Mitten in diesem Flussbett öffnen sich Kiemen. Die Schlitze sind 2022 wieder erlaubt. Die Kiemen ragen quer vom Flussbett in die Motorabdeckung. Die Abluft folgt dem Flussverlauf offenbar nach hinten zum Beamwing.

An der Außenseite sind die Seitenkästen hoch, Foto: Ferrari
An der Außenseite sind die Seitenkästen hoch, Foto: Ferrari

An der Außenseite sind die Seitenkästen hoch. So ergibt sich ein extremerer Strömungskanal. Eigenartig: Der Undercut zwischen Seitenkasten und Unterboden fällt sehr klein aus. Opfert Ferrari hier Abtrieb am Unterboden für Abtrieb über den Beamwing? Normalerweise ist Abtrieb durch den Unterboden deutlich effizienter, also kostet weniger Luftwiderstand.

Die Ferrari-Seitenkästen sind nur schwach unterschnitten, Foto: Ferrari
Die Ferrari-Seitenkästen sind nur schwach unterschnitten, Foto: Ferrari

Binotto: Haben noch Platz und Spielraum

Nervös macht Teamchef Binotto die bislang einzigartige Lösung nicht. Zumal sich die Ingenieure auch noch genug Spielraum gelassen haben, wie er Motorsport-Magazin.com verriet: "Unsere Form ist ziemlich breit. Wir haben nicht den ganzen Platz darunter ausgefüllt. Wir haben in der Mitte des Fahrzeugs sicherlich noch etwas Flexibilität. Dort bieten die Regeln am meisten Freiheiten."

Deshalb war Binotto ein aggressives Packaging bei der Power Unit auch extrem wichtig. Die Motoren sind bis 2025 eingefroren. Wer hier zu konservativ agiert, verliert möglicherweise nicht nur vier Jahre lang Motorleistung, sondern auch Aerodynamik-Potential.

Die Finne spannt eine vergleichsweise große Fläche über dem Ferrari-V6 auf, Foto: Ferrari
Die Finne spannt eine vergleichsweise große Fläche über dem Ferrari-V6 auf, Foto: Ferrari

Wie kompakt der intern 066/7 genannte Turbo-V6 baut, lässt sich auch an der Finne über der Motorabdeckung erahnen. Die Fläche, die sich zwischen Motorabdeckung und Finne ergibt, ist recht groß im Vergleich mit anderen Autos. Die Abmessungen der Finne sind vom Reglement festgelegt.

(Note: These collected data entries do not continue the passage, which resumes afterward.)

[src/hw/fcss_map.svh]
// Command codes, status bit positions and bus timing counts for the flash controller
`ifndef FCSS_MAP_SVH
`define FCSS_MAP_SVH
`define FCSS_CMD_READ_ARRAY   8'hff
`define FCSS_CMD_READ_ID      8'h90
`define FCSS_CMD_QUERY        8'h98
`define FCSS_CMD_READ_STATUS  8'h70
`define FCSS_CMD_CLEAR_STATUS 8'h50
`define FCSS_CMD_PROG_SETUP   8'h40
`define FCSS_CMD_PROG_ALT     8'h10
`define FCSS_CMD_ERASE_SETUP  8'h20
`define FCSS_CMD_CONFIRM      8'hd0
`define FCSS_CMD_SUSPEND      8'hb0
`define FCSS_CMD_CFG_SETUP    8'h60
`define FCSS_CMD_LOCK         8'h01
`define FCSS_CMD_LOCKDOWN     8'h2f
`define FCSS_CMD_PROT_SETUP   8'hc0
`define FCSS_PROT_LOCK_DATA   16'hfffd
`define FCSS_BIT_READY        7
`define FCSS_BIT_ERASE_SUSP   6
`define FCSS_BIT_ERASE_FAIL   5
`define FCSS_BIT_PROG_FAIL    4
`define FCSS_BIT_SUPPLY_LOW   3
`define FCSS_BIT_PROG_SUSP    2
`define FCSS_BIT_LOCK_ABORT   1
`define FCSS_STATUS_MASK      8'hfe
// Strobe phase lengths, in ns and in 50 ns clock cycles (rounded up)
`define FCSS_CLK_NS           50
`define FCSS_STROBE_NS        100
`define FCSS_STROBE_CYC       ((`FCSS_STROBE_NS + `FCSS_CLK_NS - 1) / `FCSS_CLK_NS)
`define FCSS_GAP_NS           50
`define FCSS_GAP_CYC          ((`FCSS_GAP_NS + `FCSS_CLK_NS - 1) / `FCSS_CLK_NS)
`endif

[src/hw/fcss_pkg.sv]
// Types shared by the flash command controller
package fcss_pkg;
   // User operations
   typedef enum logic [3:0] {
      FCSS_OP_READ_ARRAY = 4'h0,
      FCSS_OP_READ_ID    = 4'h1,
      FCSS_OP_QUERY      = 4'h2,
      FCSS_OP_STATUS     = 4'h3,
      FCSS_OP_CLEAR      = 4'h4,
      FCSS_OP_PROGRAM    = 4'h5,
      FCSS_OP_ERASE      = 4'h6,
      FCSS_OP_SUSPEND    = 4'h7,
      FCSS_OP_RESUME     = 4'h8,
      FCSS_OP_LOCK       = 4'h9,
      FCSS_OP_UNLOCK     = 4'ha,
      FCSS_OP_LOCKDOWN   = 4'hb,
      FCSS_OP_PROT_PROG  = 4'hc,
      FCSS_OP_PROT_LOCK  = 4'hd,
      FCSS_OP_READ       = 4'he
   } fcss_op_e;
   // Bus cycle sequencer states
   typedef enum logic [1:0] {
      FCSS_CYC_IDLE   = 2'b00,
      FCSS_CYC_STROBE = 2'b01,
      FCSS_CYC_GAP    = 2'b10
   } fcss_cyc_e;
endpackage

[src/hw/fcss_ctrl.sv]
// Host-side controller that sequences flash commands and interprets status
`timescale 1ns/1ns
`include "fcss_map.svh"
// Overview of operation
// - Erase suspended only when bits 7,6 set
// - Second resume needed to finish erase after nested program suspend
// - Program: setup then address and data
// - Erase: setup then confirm at block
// - Config setup then lock action code
// - Protection program or lock pattern
// - Test ready bit before result bits
// - Mask reserved bit 0 when polling
// - Toggle strobe for every status poll
module fcss_ctrl
   import fcss_pkg::*;
(
   input  wire logic        i_clk,          // 20 MHz clock
   input  wire logic        i_nrst,         // Async reset, active low
   input  wire logic        i_req,          // User request, one pulse
   input  wire logic [3:0]  i_op,           // Operation, fcss_op_e code
   input  wire logic [21:0] i_addr,         // Target word address
   input  wire logic [15:0] i_data,         // Program word
   input  wire logic        i_wait,         // Poll until ready after command
   output logic             o_ready,        // Ready to take a request
   output logic             o_done,         // Request finished, one pulse
   output logic             o_refused,      // Request refused, one pulse
   output logic [15:0]      o_rdata,        // Read data or status
   output logic [7:0]       o_status,       // Last polled status, bit 0 masked
   output logic             o_erase_susp,   // Erase confirmed suspended
   output logic             o_prog_susp,    // Program confirmed suspended
   output logic             o_seq_error,    // Command sequence error seen
   output logic             o_nested,       // Program running in suspended erase
   output logic [21:0]      o_a,            // Flash address pins
   output logic [15:0]      o_dq_out,       // Flash data out
   output logic             o_dq_oe,        // High while driving data
   input  wire logic [15:0] i_dq_in,        // Flash data in
   output logic             o_ce_n,         // Chip enable, active low
   output logic             o_oe_n,         // Output enable, active low
   output logic             o_we_n          // Write enable, active low
);
   // Controller states
   typedef enum logic [2:0] {
      FCSS_ST_IDLE  = 3'b000,
      FCSS_ST_FIRST = 3'b001,
      FCSS_ST_SECND = 3'b010,
      FCSS_ST_POLL  = 3'b011,
      FCSS_ST_FIN   = 3'b100
   } fcss_ctl_e;

   fcss_ctl_e   state;        // Controller state
   fcss_op_e    op;           // Latched operation
   logic [21:0] addr;         // Latched address
   logic [15:0] data;         // Latched data
   logic        wait_rdy;     // Latched poll request
   logic        cyc_start;    // Pulse to bus cycle unit
   logic        cyc_write;    // Direction of that cycle
   logic [21:0] cyc_addr;     // Address of that cycle
   logic [15:0] cyc_wdata;    // Data of that cycle
   logic        cyc_busy;     // Bus cycle running
   logic        cyc_done;     // Bus cycle finished
   logic [15:0] cyc_rdata;    // Data read back
   logic        erase_run;    // Host belief: erase outstanding
   logic        prog_nest;    // Program issued inside suspended erase
   logic [6:0]  erase_blk;    // Block of the outstanding erase

   // First-cycle code for each operation; bare reads issue no write
   function automatic logic [15:0] first_code(input fcss_op_e o);
      case (o)
         FCSS_OP_READ_ARRAY: first_code = {8'h0, `FCSS_CMD_READ_ARRAY};
         FCSS_OP_READ_ID:    first_code = {8'h0, `FCSS_CMD_READ_ID};
         FCSS_OP_QUERY:      first_code = {8'h0, `FCSS_CMD_QUERY};
         FCSS_OP_STATUS:     first_code = {8'h0, `FCSS_CMD_READ_STATUS};
         FCSS_OP_CLEAR:      first_code = {8'h0, `FCSS_CMD_CLEAR_STATUS};
         FCSS_OP_PROGRAM:    first_code = {8'h0, `FCSS_CMD_PROG_SETUP};
         FCSS_OP_ERASE:      first_code = {8'h0, `FCSS_CMD_ERASE_SETUP};
         FCSS_OP_SUSPEND:    first_code = {8'h0, `FCSS_CMD_SUSPEND};
         FCSS_OP_RESUME:     first_code = {8'h0, `FCSS_CMD_CONFIRM};
         FCSS_OP_LOCK,
         FCSS_OP_UNLOCK,
         FCSS_OP_LOCKDOWN:   first_code = {8'h0, `FCSS_CMD_CFG_SETUP};
         FCSS_OP_PROT_PROG,
         FCSS_OP_PROT_LOCK:  first_code = {8'h0, `FCSS_CMD_PROT_SETUP};
         default:            first_code = 16'h0;
      endcase
   endfunction

   // Second-cycle data for two-write sequences
   function automatic logic [15:0] second_code(input fcss_op_e o, input logic [15:0] d);
      case (o)
         FCSS_OP_PROGRAM,
         FCSS_OP_PROT_PROG:  second_code = d;
         FCSS_OP_ERASE,
         FCSS_OP_UNLOCK:     second_code = {8'h0, `FCSS_CMD_CONFIRM};
         FCSS_OP_LOCK:       second_code = {8'h0, `FCSS_CMD_LOCK};
         FCSS_OP_LOCKDOWN:   second_code = {8'h0, `FCSS_CMD_LOCKDOWN};
         FCSS_OP_PROT_LOCK:  second_code = `FCSS_PROT_LOCK_DATA;
         default:            second_code = 16'h0;
      endcase
   endfunction

   // Decode of the request and of the latched operation
   wire fcss_op_e req_op   = fcss_op_e'(i_op);
   wire two_cycle = (op == FCSS_OP_PROGRAM) || (op == FCSS_OP_ERASE) ||
                    (op == FCSS_OP_LOCK) || (op == FCSS_OP_UNLOCK) ||
                    (op == FCSS_OP_LOCKDOWN) || (op == FCSS_OP_PROT_PROG) ||
                    (op == FCSS_OP_PROT_LOCK);
   wire bare_read = (op == FCSS_OP_READ);
   wire engine_op = (op == FCSS_OP_PROGRAM) || (op == FCSS_OP_ERASE) ||
                    (op == FCSS_OP_PROT_PROG) || (op == FCSS_OP_PROT_LOCK);
   wire poll_op   = engine_op || (op == FCSS_OP_SUSPEND) || (op == FCSS_OP_RESUME);
   // Polled status with reserved bit masked; only the low byte carries it
   wire [7:0] poll_st = cyc_rdata[7:0] & `FCSS_STATUS_MASK;
   wire st_ready  = poll_st[`FCSS_BIT_READY];
   // Suspend needs both ready and its suspend bit before it counts
   wire st_esusp  = st_ready & poll_st[`FCSS_BIT_ERASE_SUSP];
   wire st_psusp  = st_ready & poll_st[`FCSS_BIT_PROG_SUSP];
   wire st_seqerr = st_ready & poll_st[`FCSS_BIT_PROG_FAIL] &
                    poll_st[`FCSS_BIT_ERASE_FAIL];
   // Refusals keep the device out of undefined sequences
   wire refuse = ((req_op == FCSS_OP_ERASE) && o_erase_susp) ||
                 ((req_op == FCSS_OP_RESUME) && o_erase_susp && prog_nest &&
                  !o_prog_susp) ||
                 ((req_op == FCSS_OP_PROGRAM) && o_erase_susp &&
                  (i_addr[21:15] == erase_blk)) ||
                 (i_op == 4'hf);
   assign o_ready = (state == FCSS_ST_IDLE);

   // Each poll is its own read cycle, so output enable toggles every time
   always_comb begin
      cyc_start = 1'b0;
      cyc_write = 1'b1;
      cyc_addr  = addr;
      cyc_wdata = first_code(op);
      case (state)
         FCSS_ST_FIRST: begin
            cyc_start = !cyc_busy && !cyc_done;
            cyc_write = !bare_read;
         end
         FCSS_ST_SECND: begin
            cyc_start = !cyc_busy && !cyc_done;
            cyc_wdata = second_code(op, data);
         end
         FCSS_ST_POLL: begin
            cyc_start = !cyc_busy && !cyc_done;
            cyc_write = 1'b0;
         end
         default: cyc_start = 1'b0;
      endcase
   end

   fcss_bus_cycle u_cyc (
      .i_clk    (i_clk),
      .i_nrst   (i_nrst),
      .i_start  (cyc_start),
      .i_write  (cyc_write),
      .i_addr   (cyc_addr),
      .i_wdata  (cyc_wdata),
      .i_dq_in  (i_dq_in),
      .o_busy   (cyc_busy),
      .o_done   (cyc_done),
      .o_rdata  (cyc_rdata),
      .o_a      (o_a),
      .o_dq_out (o_dq_out),
      .o_dq_oe  (o_dq_oe),
      .o_ce_n   (o_ce_n),
      .o_oe_n   (o_oe_n),
      .o_we_n   (o_we_n)
   );

   // Command sequencing and host view of suspension state
   always_ff @(posedge i_clk or negedge i_nrst) begin
      if (!i_nrst) begin
         state <= FCSS_ST_IDLE;
         op <= FCSS_OP_READ_ARRAY;
         addr <= 22'h0;
         data <= 16'h0;
         wait_rdy <= 1'b0;
         o_done <= 1'b0;
         o_refused <= 1'b0;
         o_rdata <= 16'h0;
         o_status <= 8'h0;
         o_erase_susp <= 1'b0;
         o_prog_susp <= 1'b0;
         o_seq_error <= 1'b0;
         erase_run <= 1'b0;
         prog_nest <= 1'b0;
         erase_blk <= 7'h0;
      end else begin
         o_done <= 1'b0;
         o_refused <= 1'b0;
         case (state)
            FCSS_ST_IDLE: begin
               if (i_req && refuse) begin
                  o_refused <= 1'b1;
               end else if (i_req) begin
                  op <= req_op;
                  addr <= i_addr;
                  data <= i_data;
                  wait_rdy <= i_wait;
                  state <= FCSS_ST_FIRST;
               end
            end
            FCSS_ST_FIRST: begin
               if (cyc_done) begin
                  if (bare_read) o_rdata <= cyc_rdata;
                  if (two_cycle) state <= FCSS_ST_SECND;
                  else if (poll_op && wait_rdy) state <= FCSS_ST_POLL;
                  else state <= FCSS_ST_FIN;
                  if (op == FCSS_OP_CLEAR) o_seq_error <= 1'b0;
                  // One resume continues the nested program, the next the erase
                  if (op == FCSS_OP_RESUME) begin
                     if (o_prog_susp) o_prog_susp <= 1'b0;
                     else if (o_erase_susp && !prog_nest) o_erase_susp <= 1'b0;
                  end
               end
            end
            FCSS_ST_SECND: begin
               if (cyc_done) begin
                  state <= (engine_op && wait_rdy) ? FCSS_ST_POLL : FCSS_ST_FIN;
                  if (op == FCSS_OP_ERASE) erase_run <= 1'b1;
                  // Later requests overwrite addr, so the erased block is kept apart
                  if (op == FCSS_OP_ERASE) erase_blk <= addr[21:15];
                  if (op == FCSS_OP_PROGRAM && o_erase_susp) prog_nest <= 1'b1;
               end
            end
            FCSS_ST_POLL: begin
               if (cyc_done) begin
                  o_status <= poll_st;
                  o_rdata <= {8'h0, poll_st};
                  if (st_ready) begin
                     state <= FCSS_ST_FIN;
                     if (st_seqerr) o_seq_error <= 1'b1;
                     if (st_esusp && erase_run) o_erase_susp <= 1'b1;
                     if (st_psusp) o_prog_susp <= 1'b1;
                     // Ready without program suspend: the nested program has ended
                     if (!st_psusp && prog_nest) prog_nest <= 1'b0;
                     if (!st_esusp && !o_erase_susp) erase_run <= 1'b0;
                  end
               end
            end
            FCSS_ST_FIN: begin
               o_done <= 1'b1;
               state <= FCSS_ST_IDLE;
            end
            default: state <= FCSS_ST_IDLE;
         endcase
      end
   end

   assign o_nested = prog_nest;
endmodule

Pullrods an der Hinterachse: Aber deutlich weiter vorne, Foto: Ferrari
Pullrods an der Hinterachse: Aber deutlich weiter vorne, Foto: Ferrari

An der Hinterachse vertraut Ferrari weiterhin auf Pullrods. Allerdings beschreiten die Ingenieure hier für Maranello neue Wege. Das Feder-Dämpfer-System wandert am Getriebegehäuse weit nach vorne. Das ist an der Zugstrebe zu erkennen, die nun weit nach vorne ragt. Das Konzept ist aber nicht gänzlich neu. Red Bull exerziert dieses Packgaing seit Jahren zum Beispiel sehr extrem.

Ferrari: Demorun vor Filmtag und Test

Ein kleiner Coup ist Ferrari auch beim Sportlichen Reglement gelungen. Ein Tag nach der Präsentation fährt der F1-75 zum ersten Mal. Dafür muss die Scuderia nicht einmal einen der beiden Filmtage opfern. Stattdessen hat man sich eine Demofahrt genehmigen lassen. 15 Kilometer sind dabei erlaubt. Das reicht immerhin für erste Systemchecks. Beim Filmtag einen Tag vor dem offiziellen Testbeginn in Barcelona könnten die ersten Fehler damit schon behoben sein.